Não há volta a dar: em 2015, o Estado tem de cortar dois mil milhões de euros na despesa. A receita está definida e implica cortes definitivos nos salários e pensões, mas com as europeias à porta o assunto tem sido tratado com pinças pelo Governo e tudo aponta para que as medidas só sejam aplicadas depois das eleições.
Apesar de Maria Luís Albuquerque ter já admitido que o encerramento da 11.ª avaliação da troika depende da apresentação de “medidas para 2015”, o Governo vai tentar gerir os prazos de aplicação das medidas, seguindo o guião que ficou definido na 10.ª avaliação.
O discurso sobre os cortes é claro, mas os portugueses só devem sentir no bolso o efeito das medidas depois de a troika sair do país. “Não podemos regressar ao nível salarial de 2011, não podemos regressar ao nível remuneratório das pensões de 2011” - resumiu o primeiro-ministro, esta quarta-feira, no Parlamento, lembrando que “há uma diferença entre usar uma cinta e emagrecer de facto”.

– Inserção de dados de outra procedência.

$ cat config.mk
export PLATFORM = sky130hd
export DESIGN_NAME = reg_file_rd_server_flat
export DESIGN_NICKNAME = d
export VERILOG_FILES = /design/src/rtl/reg_file_rd_server_if.sv /design/src/rtl/reg_file_rd_server.sv /design/src/flat_wrapper.sv
export SDC_FILE = /design/constraint.sdc
export NUM_CORES = 2
export LEC_CHECK = 0
export ABC_CLOCK_PERIOD_IN_PS = 3180
export CAP_MARGIN = 10
export CORE_UTILIZATION = 65
export CTS_BUF_LIST = sky130_fd_sc_hd__clkbuf_4 sky130_fd_sc_hd__clkbuf_8
export DETAILED_ROUTE_END_ITERATION = 7
export PLACE_DENSITY = 0.82
export RECOVER_POWER = 25
export SYNTH_ARGS = -nofsm -noshare
export SYNTH_HDL_FRONTEND = slang
export SYNTH_SLANG_ARGS = --single-unit
export TNS_END_PERCENT = 50
$ cat constraint.sdc
create_clock -name clk -period 3.18 [get_ports clk]
set_clock_uncertainty 0.05 [all_clocks]
set_input_delay 0.636 -clock clk [delete_from_list [all_inputs] [get_ports clk]]
set_output_delay 0.636 -clock clk [all_outputs]
set_load 0.05 [all_outputs]
$ cat src/rtl/reg_file_rd_server_if.sv
// Bus bundle for reg_file_rd_server: two read-port handshakes
// (addr/en -> data/st), the write-back write port and the reserve port.
// The responder uses the slave modport; the requester side uses master.
interface reg_file_rd_server_if #(
  parameter int WIDTH        = 32,
  parameter int REG_ADDR_LEN = 5
);
  logic [REG_ADDR_LEN-1:0] Rd1_addr;
  logic                    Rd1_en;
  logic [WIDTH-1:0]        Rd1_data;
  logic                    Rd1_st;

  logic [REG_ADDR_LEN-1:0] Rd2_addr;
  logic                    Rd2_en;
  logic [WIDTH-1:0]        Rd2_data;
  logic                    Rd2_st;

  logic [REG_ADDR_LEN-1:0] Wr_addr;
  logic [WIDTH-1:0]        Wr_data;
  logic                    Wr_en;

  logic [REG_ADDR_LEN-1:0] Rsv_addr;
  logic                    Rsv_en;

  modport master (
    output Rd1_addr, Rd1_en, input Rd1_data, Rd1_st,
    output Rd2_addr, Rd2_en, input Rd2_data, Rd2_st,
    output Wr_addr, Wr_data, Wr_en,
    output Rsv_addr, Rsv_en
  );

  modport slave (
    input Rd1_addr, Rd1_en, output Rd1_data, Rd1_st,
    input Rd2_addr, Rd2_en, output Rd2_data, Rd2_st,
    input Wr_addr, Wr_data, Wr_en,
    input Rsv_addr, Rsv_en
  );
endinterface

$ cat src/rtl/reg_file_rd_server.sv
// Register file responder with a per-register pending scoreboard.
// R0 reads as zero and ignores writes. Each of the two read ports runs a
// small IDLE/WAIT FSM: a read of a pending register parks in WAIT until the
// write-back stage writes that register.
// Optional feature macro: REGFILE_BYPASS_EN -- forwards same-edge write data
// straight to a read of the same register (including a waiting read).
module reg_file_rd_server #(
  parameter int WIDTH        = 32,
  parameter int REG_ADDR_LEN = 5
) (
  input logic                clk,
  input logic                rst_n,
  reg_file_rd_server_if.slave bus
);

  localparam int NPORT = 2;
  localparam int DEPTH = 2 ** REG_ADDR_LEN;
  localparam logic [REG_ADDR_LEN-1:0] ADDR_ZERO = {REG_ADDR_LEN{1'b0}};
  localparam logic [WIDTH-1:0]        DATA_ZERO = {WIDTH{1'b0}};

  typedef enum logic [0:0] {
    RD_IDLE = 1'b0,
    RD_WAIT = 1'b1
  } rd_state_e;

  // Storage and scoreboard
  logic [WIDTH-1:0] mem_q [DEPTH];
  logic [WIDTH-1:0] mem_d [DEPTH];
  logic [DEPTH-1:0] pend_q;
  logic [DEPTH-1:0] pend_d;

  // Per-port read FSM state
  rd_state_e               state_q [NPORT];
  rd_state_e               state_d [NPORT];
  logic [REG_ADDR_LEN-1:0] lat_q   [NPORT];
  logic [REG_ADDR_LEN-1:0] lat_d   [NPORT];
  logic [WIDTH-1:0]        data_q  [NPORT];
  logic [WIDTH-1:0]        data_d  [NPORT];
  logic                    st_q    [NPORT];
  logic                    st_d    [NPORT];

  // Port inputs gathered into arrays so both FSMs share one description
  logic [REG_ADDR_LEN-1:0] rd_addr_s [NPORT];
  logic                    rd_en_s   [NPORT];
  logic                    wr_live_s;
  logic                    rsv_live_s;

  assign rd_addr_s[0] = bus.Rd1_addr;
  assign rd_addr_s[1] = bus.Rd2_addr;
  assign rd_en_s[0]   = bus.Rd1_en;
  assign rd_en_s[1]   = bus.Rd2_en;

  // Writes and reserves to R0 are dropped at the source
  assign wr_live_s  = bus.Wr_en  && (bus.Wr_addr  != ADDR_ZERO);
  assign rsv_live_s = bus.Rsv_en && (bus.Rsv_addr != ADDR_ZERO);

  assign bus.Rd1_data = data_q[0];
  assign bus.Rd1_st   = st_q[0];
  assign bus.Rd2_data = data_q[1];
  assign bus.Rd2_st   = st_q[1];

  // Next register contents and scoreboard: a reserve on the same edge as a write wins
  always_comb begin
    for (int i = 0; i < DEPTH; i++) begin
      mem_d[i] = mem_q[i];
    end
    pend_d = pend_q;
    if (wr_live_s) begin
      mem_d[bus.Wr_addr]  = bus.Wr_data;
      pend_d[bus.Wr_addr] = 1'b0;
    end else begin
      pend_d = pend_d;
    end
    if (rsv_live_s) begin
      pend_d[bus.Rsv_addr] = 1'b1;
    end else begin
      pend_d = pend_d;
    end
  end

  // Read FSMs: strobe is a single-cycle pulse, data holds between strobes
  always_comb begin
    for (int p = 0; p < NPORT; p++) begin
      state_d[p] = state_q[p];
      lat_d[p]   = lat_q[p];
      data_d[p]  = data_q[p];
      st_d[p]    = 1'b0;
      case (state_q[p])
        RD_IDLE: begin
          if (!rd_en_s[p]) begin
            st_d[p] = 1'b0;
          end else if (rd_addr_s[p] == ADDR_ZERO) begin
            data_d[p] = DATA_ZERO;
            st_d[p]   = 1'b1;
`ifdef REGFILE_BYPASS_EN
          end else if (wr_live_s && (bus.Wr_addr == rd_addr_s[p])) begin
            // Same-edge write to the requested register: forward it, pending or not
            data_d[p] = bus.Wr_data;
            st_d[p]   = 1'b1;
`endif
          end else if (pend_q[rd_addr_s[p]]) begin
            lat_d[p]   = rd_addr_s[p];
            state_d[p] = RD_WAIT;
          end else begin
            data_d[p] = mem_q[rd_addr_s[p]];
            st_d[p]   = 1'b1;
          end
        end
        RD_WAIT: begin
          if (!pend_q[lat_q[p]]) begin
            data_d[p]  = mem_q[lat_q[p]];
            st_d[p]    = 1'b1;
            state_d[p] = RD_IDLE;
`ifdef REGFILE_BYPASS_EN
          end else if (wr_live_s && (bus.Wr_addr == lat_q[p])) begin
            // Release on the write edge itself rather than one cycle later
            data_d[p]  = bus.Wr_data;
            st_d[p]    = 1'b1;
            state_d[p] = RD_IDLE;
`endif
          end else begin
            state_d[p] = RD_WAIT;
          end
        end
        default: begin
          state_d[p] = RD_IDLE;
        end
      endcase
    end
  end

  // Register file and scoreboard state
  always_ff @(posedge clk or negedge rst_n) begin
    if (!rst_n) begin
      for (int i = 0; i < DEPTH; i++) begin
        mem_q[i] <= DATA_ZERO;
      end
      pend_q <= {DEPTH{1'b0}};
    end else begin
      for (int i = 0; i < DEPTH; i++) begin
        mem_q[i] <= mem_d[i];
      end
      pend_q <= pend_d;
    end
  end

  // Read port FSM state and registered outputs; reset aborts any waiting request
  always_ff @(posedge clk or negedge rst_n) begin
    if (!rst_n) begin
      for (int p = 0; p < NPORT; p++) begin
        state_q[p] <= RD_IDLE;
        lat_q[p]   <= ADDR_ZERO;
        data_q[p]  <= DATA_ZERO;
        st_q[p]    <= 1'b0;
      end
    end else begin
      for (int p = 0; p < NPORT; p++) begin
        state_q[p] <= state_d[p];
        lat_q[p]   <= lat_d[p];
        data_q[p]  <= data_d[p];
        st_q[p]    <= st_d[p];
      end
    end
  end

endmodule

$ cat src/flat_wrapper.sv
// flat-port wrapper written by rule: the top's interface ports become plain ports
module reg_file_rd_server_flat 
#(
  parameter int WIDTH        = 32,
  parameter int REG_ADDR_LEN = 5
)
  (clk, rst_n, bus_Rd1_addr, bus_Rd1_en, bus_Rd1_data, bus_Rd1_st, bus_Rd2_addr, bus_Rd2_en, bus_Rd2_data, bus_Rd2_st, bus_Wr_addr, bus_Wr_data, bus_Wr_en, bus_Rsv_addr, bus_Rsv_en);
  reg_file_rd_server_if #(.WIDTH(WIDTH), .REG_ADDR_LEN(REG_ADDR_LEN)) bus_i ();
  input logic clk;
  input logic rst_n;
  input wire logic [$bits(bus_i.Rd1_addr)-1:0] bus_Rd1_addr;
  input wire logic [$bits(bus_i.Rd1_en)-1:0] bus_Rd1_en;
  output wire logic [$bits(bus_i.Rd1_data)-1:0] bus_Rd1_data;
  output wire logic [$bits(bus_i.Rd1_st)-1:0] bus_Rd1_st;
  input wire logic [$bits(bus_i.Rd2_addr)-1:0] bus_Rd2_addr;
  input wire logic [$bits(bus_i.Rd2_en)-1:0] bus_Rd2_en;
  output wire logic [$bits(bus_i.Rd2_data)-1:0] bus_Rd2_data;
  output wire logic [$bits(bus_i.Rd2_st)-1:0] bus_Rd2_st;
  input wire logic [$bits(bus_i.Wr_addr)-1:0] bus_Wr_addr;
  input wire logic [$bits(bus_i.Wr_data)-1:0] bus_Wr_data;
  input wire logic [$bits(bus_i.Wr_en)-1:0] bus_Wr_en;
  input wire logic [$bits(bus_i.Rsv_addr)-1:0] bus_Rsv_addr;
  input wire logic [$bits(bus_i.Rsv_en)-1:0] bus_Rsv_en;
  assign bus_i.Rd1_addr = bus_Rd1_addr;
  assign bus_i.Rd1_en = bus_Rd1_en;
  assign bus_Rd1_data = bus_i.Rd1_data;
  assign bus_Rd1_st = bus_i.Rd1_st;
  assign bus_i.Rd2_addr = bus_Rd2_addr;
  assign bus_i.Rd2_en = bus_Rd2_en;
  assign bus_Rd2_data = bus_i.Rd2_data;
  assign bus_Rd2_st = bus_i.Rd2_st;
  assign bus_i.Wr_addr = bus_Wr_addr;
  assign bus_i.Wr_data = bus_Wr_data;
  assign bus_i.Wr_en = bus_Wr_en;
  assign bus_i.Rsv_addr = bus_Rsv_addr;
  assign bus_i.Rsv_en = bus_Rsv_en;
  reg_file_rd_server #(.WIDTH(WIDTH), .REG_ADDR_LEN(REG_ADDR_LEN)) u_core (.clk(clk), .rst_n(rst_n), .bus(bus_i));
endmodule
==> impl_metrics.toml <==
[power_and_ir_drop]
leakage_uw = 0.03545
power_per_cell_area_nw_per_um2 = 815.0
max-vdd-ir-drop_v = 0.0007558

[setup_path]
start_kind = "flop"
end_kind = "flop"
critPathKind = "flop to flop"
worstPathArrival_ps = 3900
crit_required_ps = 3970
reg2reg_depth = 8
cp_max_fo = 24

[sta]
fin_hold_ws_ps = 274.7
fin_crit_sh_pct = 97.91
hold_violations = 0
final-max-slew-violation-count = 163
max_slew_margin_pct = -5.389
rsz0062_at_grt = "no"
min_period_ps = 3114
tightest_slew_ps = 1581
setup_viol = 0
fmax_mhz = 321.2

[logic_synthesis]
ys_seq_area_share_pct = 37.41
syn_area_um2 = 75850
yosys_warnings = 0
ys_async_sr_fraction_pct = 100.0
synth_area_per_cell_um2 = 15.25
syn_inst = 4973
synth_cell_type_count = 42
synth_edf_count = 0
yosys_register_bits = 1134
synth_fp_nets = 5031
synth-main-ff-cell = "dfrtp_1"

[die]
fp.dieH_um = 343.6
core_um2 = 115000
start_util_pct = 65.98
die_w_um = 343.6
die_area_um2 = 118100
row_count = 124
pin_count = 124

[run_status]
status = "finished, violations left"
violations = "slew limit"

[detailed_routing]
drcViolationCount = 0
viasPerCell = 8.187
postRouteWirelength_mm = 251.6
wl_met1_mm = 79.64
avgRoutedWirePerCell_um = 37.90
num_vias = 54360
drtPass1Iterations = 6
wl_met2_mm = 114.7
top_layer_used = "met5"
routed-wl-met3_mm = 36.01
drtAntennaViolNets = 0
first_iter_violations = 7944

[global_route]
grt_pass1_vias = 54820
antenna_found_initial = 13
grt_max_degree = 163
grtUsageTotal_pct = 43.74
grt_pass1_wl_mm = 368.4
grt-ovfl-total = 0

[final_layout]
layout-area-overhead-vs-synth_pct = 11.54
drive_gt1_share_pct = 55.46
final_cell_mix = "dfrtp_1 (1122), mux4_2 (1094), mux2_2 (1038)"
nNetsFinal = 5029
finish.utilization_pct = 73.59
layout_commonest_cell = "dfrtp_1"
num-fill-cells = 7001

[clock_network]
clk_pin_slew_ps = 70
clock_latency_ps = 970
cts_made_buffers = 189
htreeDepth = 4
clock_path_buffers = 3
clock-root-buffer = "clkbuf_8"
cts_tree = "done"
cts.repair.resized = 0
clock-sinks = 1134

[worst_hold_path]
hold_path.class = "input port to flop"
hold_depth = 4

[place]
dpl.hpwl_mm = 144.1
port_buffers = 123
routabilityCongestion = 0.8851

[job]
maxCapViolCount = 0
[power breakdown]
group          total [µW]  switching (µW)  internal [µW]
sequential          21600            4070          17500
clock               14400            6210           8220
combinational       32900           15800          17100
[cell families (layout without fill, tap and decap cells)]
kind of cell	Yosys count	after routing	synth area share, %
AO/OA/AOI/OAI	323	323	3.020
buffers and inverters	620	752	3.420
flip-flops	1134	1134	37.41
multiplexers	2615	2615	54.46
other	0	22	0
AND/OR/NAND/NOR	281	281	1.688
[synth_stat cells (10+ instances only)]
cell,number,area (µm²)
dfrtp_1,1134,28380
o22ai_1,10,62.56
mux2_4,29,435.4
nor2b_1,18,112.6
buf_1,113,424.2
a2bb2oi_1,44,385.4
nand3_1,76,380.4
buf_2,139,695.7
buf_4,10,75.07
inv_1,17,63.81
mux2i_1,454,4544
o21ai_0,78,390.4
mux2_2,1038,11690
a22oi_1,171,1284
mux4_2,1094,24640
a22o_1,10,87.58
clkbuf_1,332,1246
nor2_1,16,60.06
nand2_1,141,529.3
[cell type report]
type	instances	area, µm²	area share (%)
Clock buffer	288	3645	4.308
Clock inverter	37	509.2	0.6019
Antenna cell	22	55.05	0.06507
Timing Repair Buffer	410	4833	5.713
Inverter	17	63.81	0.07542
Tap cell	1512	1892	2.236
Sequential cell	1134	28410	33.58
Multi-Input combinational cell	3219	45200	53.42
[path summary, 6_finish.rpt]
check                                   start                       to  slack, ps
max                           u_core.lat_q[6]  u_core.bus.Rd1_data[29]         70
min                           bus_Rd2_addr[0]          u_core.lat_q[0]        270
max reg2reg                   u_core.lat_q[6]  u_core.bus.Rd1_data[29]         70
min reg2reg                u_core.mem_q[1011]       u_core.mem_q[1011]        390
max in group asynchronous               rst_n        u_core.mem_q[977]        450
min in group asynchronous               rst_n        u_core.mem_q[448]        320
[registers in the layout, indices dropped and copies added, names as in the netlist]
register             flops
u_core.bus.Rd1_st        1
u_core.lat_q            10
u_core.mem_q          1024
u_core.state_q           2
u_core.pend_q           32
u_core.bus.Rd1_data     32
u_core.bus.Rd2_st        1
u_core.bus.Rd2_data     32
[worst max-delay path, cell delays in order, from the launching register on]
cell       delay [ps]
dfrtp_4           690
buf_4             280
buf_4             420
mux4_2            400
mux4_2            490
a2bb2oi_1         160
nand3_1           110
o21ai_0            90
mux2_4            280
[through the flow]
| step | instances | TNS (ps) | setup WS [ps] | instance area, µm² | power (µW) |
|---|---|---|---|---|---|
| after detailed placement | 6288 | -528.9 | -38.78 | 80500 | 53800 |
| final | 6639 | 0 | 66.37 | 84600 | 68950 |
| after global routing | 6621 | 0 | 84.51 | 84560 | 71070 |
| after floorplan | 4973 | 0 | 321.7 | 75850 | 43610 |
| after CTS | 6617 | 0 | 142.6 | 84690 | 68180 |
| after global placement | 6288 | 0 | 19.49 | 80500 | 52900 |
[per-layer routing]
metal	up-vias	track usage, %
met5	-	0.3205
met4	6	31.44
met3	1361	15.29
met2	4882	65.24
met1	27890	53.43
li1	20220	-
[repair_timing]
action                    CTS  global route
hold endpoints to repair  416             0
hold buffers                4             0
buffers inserted            0             0
(Power assumes the default switching activity.)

A fórmula para o emagrecimento duradouro passa por reduzir os vencimentos e as pensões no sector público. Há quem defenda, como tem vindo a apontar a Comissão Europeia, que o caminho passará também por reduzir as rendas excessivas no sector energético, mas o Governo terá pouca margem de manobra nessa área e a redução que possa ser conseguida será sempre uma percentagem muito pequena do corte total de despesa que há a fazer.